While using these operators, the select list should have equal and identical fields in terms of datatype and data length. Also note in the query above for INTERSECT, we put order by clause in the end after both the SQL statements.

In upcoming tutorials, I will give more examples of various analytical functions, nested queries and also examples of Data Definition language.

# Normalizing Data

Depending on the design of relational database, the tables might contain lots of duplicate data or might contain incorrect entries of data in single line that you can’t delete without losing the other entry or it may contain data that shouldn’t exist.

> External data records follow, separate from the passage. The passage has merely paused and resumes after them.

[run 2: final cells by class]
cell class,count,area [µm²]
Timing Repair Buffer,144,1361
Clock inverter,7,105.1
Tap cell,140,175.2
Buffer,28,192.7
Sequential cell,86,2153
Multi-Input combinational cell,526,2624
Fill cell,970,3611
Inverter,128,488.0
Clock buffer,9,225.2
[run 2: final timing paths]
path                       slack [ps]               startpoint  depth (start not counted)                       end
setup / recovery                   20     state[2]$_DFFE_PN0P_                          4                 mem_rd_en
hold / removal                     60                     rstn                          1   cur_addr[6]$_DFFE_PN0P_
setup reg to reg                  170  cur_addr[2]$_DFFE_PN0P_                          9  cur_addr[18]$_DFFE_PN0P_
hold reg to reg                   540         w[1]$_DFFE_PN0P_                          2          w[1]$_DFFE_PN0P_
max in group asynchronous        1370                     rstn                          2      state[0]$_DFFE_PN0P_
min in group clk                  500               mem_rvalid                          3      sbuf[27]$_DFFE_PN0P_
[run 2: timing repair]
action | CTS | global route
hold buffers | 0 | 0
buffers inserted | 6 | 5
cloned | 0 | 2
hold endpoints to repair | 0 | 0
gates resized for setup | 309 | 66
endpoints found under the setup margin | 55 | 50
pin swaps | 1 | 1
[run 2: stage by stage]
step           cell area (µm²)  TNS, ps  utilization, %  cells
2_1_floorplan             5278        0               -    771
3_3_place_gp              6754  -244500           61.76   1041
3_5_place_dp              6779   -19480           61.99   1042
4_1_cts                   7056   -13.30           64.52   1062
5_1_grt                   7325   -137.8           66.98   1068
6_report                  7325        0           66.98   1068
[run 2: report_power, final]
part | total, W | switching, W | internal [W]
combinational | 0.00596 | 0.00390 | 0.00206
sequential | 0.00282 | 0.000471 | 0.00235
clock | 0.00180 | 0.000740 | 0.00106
File: src/rtl/mem_port_arbiter.sv
// rtl/mem_port_arbiter.sv - shared memory port arbiter between fetch (I) and memory-access (D) stages
module mem_port_arbiter #(
  parameter int AW         = 32,
  parameter int DW         = 32,
  parameter int MAX_DBURST = 4
) (
  input  logic            clk,
  input  logic            reset,
  input  logic            ireq_valid,
  input  logic [AW-1:0]   ireq_addr,
  output logic            ireq_done,
  output logic [DW-1:0]   ireq_data,
  input  logic            dreq_valid,
  input  logic            dreq_write,
  input  logic [AW-1:0]   dreq_addr,
  input  logic [DW-1:0]   dreq_wdata,
  input  logic [DW/8-1:0] dreq_strobe,
  output logic            dreq_done,
  output logic [DW-1:0]   dreq_data,
  output logic            mem_valid,
  output logic            mem_write,
  output logic [AW-1:0]   mem_addr,
  output logic [DW-1:0]   mem_wdata,
  output logic [DW/8-1:0] mem_strobe,
  input  logic            mem_ready,
  input  logic [DW-1:0]   mem_rdata,
  output logic            stall_if,
  output logic            stall_mem
);

  typedef enum logic [1:0] {IDLE, IBUSY, DBUSY} state_t;

  localparam logic [3:0] MAXC = 4'(MAX_DBURST);

  state_t          state, state_nxt;
  logic [3:0]      cnt, cnt_nxt;
  logic            grant_d, grant_i, complete;
  logic            write_q;
  logic [AW-1:0]   addr_q;
  logic [DW-1:0]   wdata_q;
  logic [DW/8-1:0] strobe_q;

  // Grant decision, completion and burst-counter update
  always_comb begin
    state_nxt = state;
    cnt_nxt   = cnt;
    grant_d   = 1'b0;
    grant_i   = 1'b0;
    complete  = 1'b0;
    case (state)
      IDLE: begin
        if (dreq_valid && !(ireq_valid && cnt == MAXC)) begin
          grant_d   = 1'b1;
          state_nxt = DBUSY;
          if (ireq_valid)
            cnt_nxt = (cnt == MAXC) ? cnt : cnt + 4'd1;
          else
            cnt_nxt = 4'd0;
        end else if (ireq_valid) begin
          grant_i   = 1'b1;
          state_nxt = IBUSY;
          cnt_nxt   = 4'd0;
        end
      end
      IBUSY, DBUSY: begin
        if (mem_ready) begin
          complete  = 1'b1;
          state_nxt = IDLE;
        end
      end
      default: state_nxt = IDLE;
    endcase
  end

  // State and burst counter registers; reset abandons any access in flight
  always_ff @(posedge clk or posedge reset) begin
    if (reset) begin
      state <= IDLE;
      cnt   <= 4'd0;
    end else begin
      state <= state_nxt;
      cnt   <= cnt_nxt;
    end
  end

  // Capture the granted request so the memory sees stable fields until ready
  always_ff @(posedge clk or posedge reset) begin
    if (reset) begin
      write_q  <= 1'b0;
      addr_q   <= '0;
      wdata_q  <= '0;
      strobe_q <= '0;
    end else if (grant_d) begin
      write_q  <= dreq_write;
      addr_q   <= dreq_addr;
      wdata_q  <= dreq_wdata;
      strobe_q <= dreq_strobe;
    end else if (grant_i) begin
      write_q  <= 1'b0;
      addr_q   <= ireq_addr;
      wdata_q  <= '0;
      strobe_q <= '0;
    end else if (complete) begin
      write_q  <= 1'b0;
      addr_q   <= '0;
      wdata_q  <= '0;
      strobe_q <= '0;
    end
  end

  // Memory request is purely registered; valid follows the busy states
  always_comb begin
    mem_valid  = (state != IDLE);
    mem_write  = write_q;
    mem_addr   = addr_q;
    mem_wdata  = wdata_q;
    mem_strobe = strobe_q;
  end

  // Completion steering and stall generation
  always_comb begin
    ireq_done = (state == IBUSY) && mem_ready;
    dreq_done = (state == DBUSY) && mem_ready;
    ireq_data = mem_rdata;
    dreq_data = mem_rdata;
    stall_if  = ireq_valid && !ireq_done;
    stall_mem = dreq_valid && !dreq_done;
  end

endmodule
File: config.mk
export PLATFORM = sky130hd
export DESIGN_NAME = mem_port_arbiter
export DESIGN_NICKNAME = d
export VERILOG_FILES = /design/src/rtl/mem_port_arbiter.sv
export SDC_FILE = /design/constraint.sdc
export NUM_CORES = 1
export LEC_CHECK = 0
export ABC_AREA = 1
export BUFFER_PORTS_ARGS = -buffer_cell sky130_fd_sc_hd__buf_2
export CAP_MARGIN = 40
export CORE_MARGIN = 2
export CORE_UTILIZATION = 35
export CTS_CLUSTER_DIAMETER = 30
export DETAILED_ROUTE_END_ITERATION = 10
export PLACE_DENSITY = 0.7
export SKIP_LAST_GASP = 1
export SYNTH_ARGS = -nofsm -noshare
export SYNTH_HDL_FRONTEND = slang
export SYNTH_SLANG_ARGS = --single-unit
File: constraint.sdc
create_clock -name clk -period 6.6 [get_ports clk]
set_input_delay 0.99 -clock clk [delete_from_list [all_inputs] [get_ports clk]]
set_output_delay 0.99 -clock clk [all_outputs]
set_load 0.01 [all_outputs]
==> results.md <==
* Total setup buffers inserted after CTS at 0
* Vias at 3,531
* Syn Nets at 606
* Final cell count without fillers at 706
* Commonest non-fill, non-tap cell in the layout: buf_2
* Post-placement cell count at 690
* CTS tree: built
* Drt via density at 5.00
* GP Congestion at 0.795
* Clk sink count at 75
* Yosys Warn Count at 0
* Num CTS Buffers at 9
* Final Critical Period at 2.94 ns
* Clock latency on the worst-skew pair at 0.34 ns
* Fmax at 340 MHz
* Reg2Reg Setup Slack at 4.45 ns
* Worst-path cell chain: buf_2 > inv_1 > nor2_1 > buf_2
* Switching Fraction at 0.407
* Max Slew Vio Count at 0
* Top_reg_cell synth: dfrtp_1
* Worst hold stages at 2
* Number of synthesized flops with an enable pin at 0
* R2r endpoint: mem_write
* Path depth of the worst reg2reg path at 7
* Filler cell count at 1,101
* Post-synthesis cell count at 463
* Pwr Total at 0.00203 W
* Max-Cap Viols at 0
* Final Setup Violations at 0
* Hpwl dp at 7.23 mm
* Syn Std Cell Area at 3910 µm²
* Slowest-stage cell, CP: buf_2
* CP Capture Type: primary output
* CP Data Required Time at 5.61 ns
* Unrepaired setup endpoints after global routing: false
* Post-CTS Hold Buffers at 0
* Crit start category: primary input
* ANT cells at 0
* Die W at 110 µm
* Internal at 0.00120 W
* Worst IR drop on VDD at 0.195 mV
* Drt wl/cell at 14.6 µm
* Hold Path Origin: mem_strobe[1]
* Slew margin rel. at 0.451
* Critical path arrival at 1.95 ns
* Syn avg cell area at 8.45 µm²
* Final ANT Viol Nets at 0
* CP Max Fanout at 38
* Cts repair resizes at 0
* Initial core utilization at 0.359
* WS Path Type: primary input to primary output
* Worst hold margin at 0.479 ns
* Logic pwr share at 0.422
* CTS root buffer: clkbuf_8
* Drt pass-1 iters at 4
* Initial DRC Count at 174
* Full die area at 12,000 µm²
* Flop pwr share at 0.386
* Core area at 10,900 µm²
* Synthesized flop and latch total at 75
* Worst r2r src: state[0]
* CP dominant cell by count: buf_2
* Register area at 1880 µm²
* CTS H-tree lvls at 3
* Layout Nets at 704
* Die height at 110 µm
* DRC viols at 0
* Max stage delay on crit path at 0.63 ns
* Initial antenna violation count at 0
* Worst-Margin Slew at 0.824 ns
* Vias in the first global route at 3,329
* Clock transition at path regs at 0.07 ns
* Grt total ovfl at 0
* Commonest cells after routing, fill and taps aside: buf_2 (179), nand2_1 (154), dfrtp_1 (75), nand4_1 (65), nand3_1 (34)
* Area of the multi-input gates at 1340 µm²
* Top delay family on crit path: buffers and inverters
* Leakage at 2.60 nW
* Sequential share of the synthesized area at 0.480
* Hold Path Class: flop to flop
* Hold path endpoint: mem_strobe[1]
* First-pass GRT wire length at 16.1 mm
* Clock buffer depth at 2
* Post-route setup TNS at 0 ns
* Psw at 0.000826 W
* Clk pwr share at 0.192
* Final Cycle Share at 0.446
* Layout cells sized above 1 at 0.366
* Final core occ at 0.424
* I/O pins at 276
* Crit path buf inv count at 3
* WL final at 10.3 mm
* Layout area overhead at 17.9%
* IO buf count at 179
* Largest net degree at the start of global routing at 70
* Status: completed
* PwrDens at 440 nW/µm²
* Synth unique cells at 23
* GRT Resource Usage Total at 0.172
* Row cnt at 38
* Worst Clk Skew at 0.00977 ns
* Final Hold Vio Count at 0
* Async S/R FF share, synth at 1.00
==> metrics by stage <==
step	area (µm²)	setup slack [ns]
2_1_floorplan	3910	3.70
3_5_place_dp	4400	3.56
3_3_place_gp	4380	3.65
4_1_cts	4610	3.67
5_1_grt	4610	3.57
6_report	4610	3.66
==> cells by family (layout without fill, tap and decap cells) <==
family,after synthesis,in the layout,synth area share
adder cells (fa/ha/maj),5,5,0.0160
AO/OA/AOI/OAI,9,9,0.0150
buffers and inverters,112,215,0.178
XOR/XNOR,1,1,0.00224
AND/OR/NAND/NOR,261,261,0.309
flip-flops,75,75,0.480
==> power groups by stage <==
stage	Sequential, W	Combinational [W]	Clock (W)
final	0.000784	0.000857	0.000389
after global routing	0.000808	0.000967	0.000425
after CTS	0.000784	0.000872	0.000404
after detailed placement	0.000787	0.000871	0
after global placement	0.000780	0.000842	0
after floorplan	0.000875	0.000486	0
==> cell type report <==
class,instances,area share
flip-flops and latches,75,0.407
multi-input cells,276,0.291
repair buffers,183,0.203
well taps,140,0.0380
clock buffers,12,0.0315
clock inverters,4,0.0160
inverters,16,0.0133
==> Yosys cell counts, types with 2 or more instances <==
| library cell | count | area [µm²] |
|---|---|---|
| buf_1 | 5 | 18.8 |
| inv_2 | 2 | 7.51 |
| buf_2 | 13 | 65.1 |
| ha_1 | 5 | 62.6 |
| buf_4 | 67 | 503 |
| o21ai_0 | 6 | 30.0 |
| nor2_1 | 3 | 11.3 |
| clkbuf_1 | 10 | 37.5 |
| nand3_1 | 34 | 170 |
| nand2_1 | 154 | 578 |
| nand4_1 | 65 | 407 |
| inv_1 | 14 | 52.6 |
| dfrtp_1 | 75 | 1880 |
==> worst register-to-register path, cell delays in order (launching register included) <==
cell	delay, ns
dfrtp_1	0.40
inv_1	0.10
ha_2	0.19
buf_4	0.52
nand3_2	0.17
inv_2	0.47
nand2_1	0.15
nand2_1	0.10
==> sequential cells by signal, indices dropped and copies added (netlist names) <==
register,flops
cnt,4
mem_strobe,4
mem_write,1
state,2
mem_addr,32
mem_wdata,32
==> metal layers <==
| metal | share of wire | up-vias | global-route usage |
|---|---|---|---|
| met2 | 0.47 | 175 | 0.272 |
| li1 | - | 1662 | - |
| met5 | 0 | - | 0 |
| met1 | 0.42 | 1660 | 0.215 |
| met3 | 0.080 | 34 | 0.0451 |
| met4 | 0.032 | 0 | 0.0895 |
==> worst max-delay path by stage <==
stage               start           end  slack [ns]  cells after the start
6_report       dreq_valid     stall_mem        3.66                      4
5_1_grt        dreq_valid     stall_mem        3.57                      4
4_1_cts        dreq_valid     stall_mem        3.67                      4
3_5_place_dp   ireq_valid  mem_addr[12]        3.56                      7
3_3_place_gp   ireq_valid  mem_addr[28]        3.65                      7
2_1_floorplan       reset        cnt[0]        3.70                      1
Note: power is estimated with default switching activity, not from simulation.
[config.mk]
export PLATFORM = sky130hd
export DESIGN_NAME = mem_port_arbiter
export DESIGN_NICKNAME = d
export VERILOG_FILES = /design/src/rtl/mem_port_arbiter.sv
export SDC_FILE = /design/constraint.sdc
export NUM_CORES = 1
export LEC_CHECK = 0
export ABC_AREA = 0
export BUFFER_PORTS_ARGS = -buffer_cell sky130_fd_sc_hd__buf_2
export CAP_MARGIN = 40
export CORE_AREA = 2 2 106 108
export CTS_BUF_LIST = sky130_fd_sc_hd__clkbuf_4
export DETAILED_ROUTE_END_ITERATION = 10
export DIE_AREA = 0 0 108 110
export GPL_ROUTABILITY_DRIVEN = 1
export HOLD_SLACK_MARGIN = 0.05
export PLACE_DENSITY = 0.87
export SYNTH_ARGS = -nofsm -noshare
export SYNTH_HDL_FRONTEND = slang
export SYNTH_SLANG_ARGS = --single-unit
[constraint.sdc]
create_clock -name clk -period 4.05 [get_ports clk]
set_input_delay 0.81 -clock clk [delete_from_list [all_inputs] [get_ports clk]]
set_output_delay 0.81 -clock clk [all_outputs]
set_load 0.03 [all_outputs]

Normalization is the process of effectively organizing & rearranging the data in a database into a more standard normal form that prevents these kind of issues.  Normalizing the data is due to the need for data integrity, flexibility and efficiency.  There are several levels of normalization but you might not need to apply all of them to your database. For RMDBS compliance, you can have your database specialist normalize a flat database into three levels at minimum. Here are all the levels listed.

• First Normal Form (1NF)

• Second Normal Form (2NF)

• Third Normal Form (3NF)

• Boyce‐Codd Normal Form (BCNF)

• Fourth Normal Form (4NF)

• Fifth Normal Form (5NF)

• Domain/Key Normal Form (DKNF)

First Normal Form (1NF) – In this step we will eliminate repeating groups by creating separate table for each set of related attributes and assign a primary key (PK) to each of those tables.

These are the requirements for 1NF

1. Each column must have a unique name.

2. The order of the rows and columns doesn’t matter.

3. Each column must have a single data type.

4. No two rows can contain identical values.

5. Each column must contain a single value.

6. Columns cannot contain repeating groups.

Second Normal Form (2NF) – Take the data that is only partly dependent on the Primary Key and put it in a seperate table. This means that we need to split up the table columns that are of cardinality “many-to-many relationship”. After splitting the data, foreign keys should be defined and added so that the tables can be related. In this step all the non key attributes are fully functionally dependent on the Primary Key.

The requirements for 2NF are listed below

1. The database tables should be in 1NF form
2. All of the non key fields are dependent on all of the key fields.

Third Normal Form (3NF) – In this form, no non key attributes are transitively dependent on the Primary key. Transitive dependency means that one attribute is dependent on the second attribute, which in turn depends on a third attribute. When you are deleting data in a table, and if the tables are transitively dependent on each other, there will be unwanted loss of information. An easier way of understanding this step is that the data that is not dependent on Primary Key  should be separated out and stored in another table.

The requirements for 3NF are listed below

1. The database tables should be in 2NF form
2. Should not contain transitive dependencies

The final tables after performing the first three normalization forms are now ready for use in a relational database.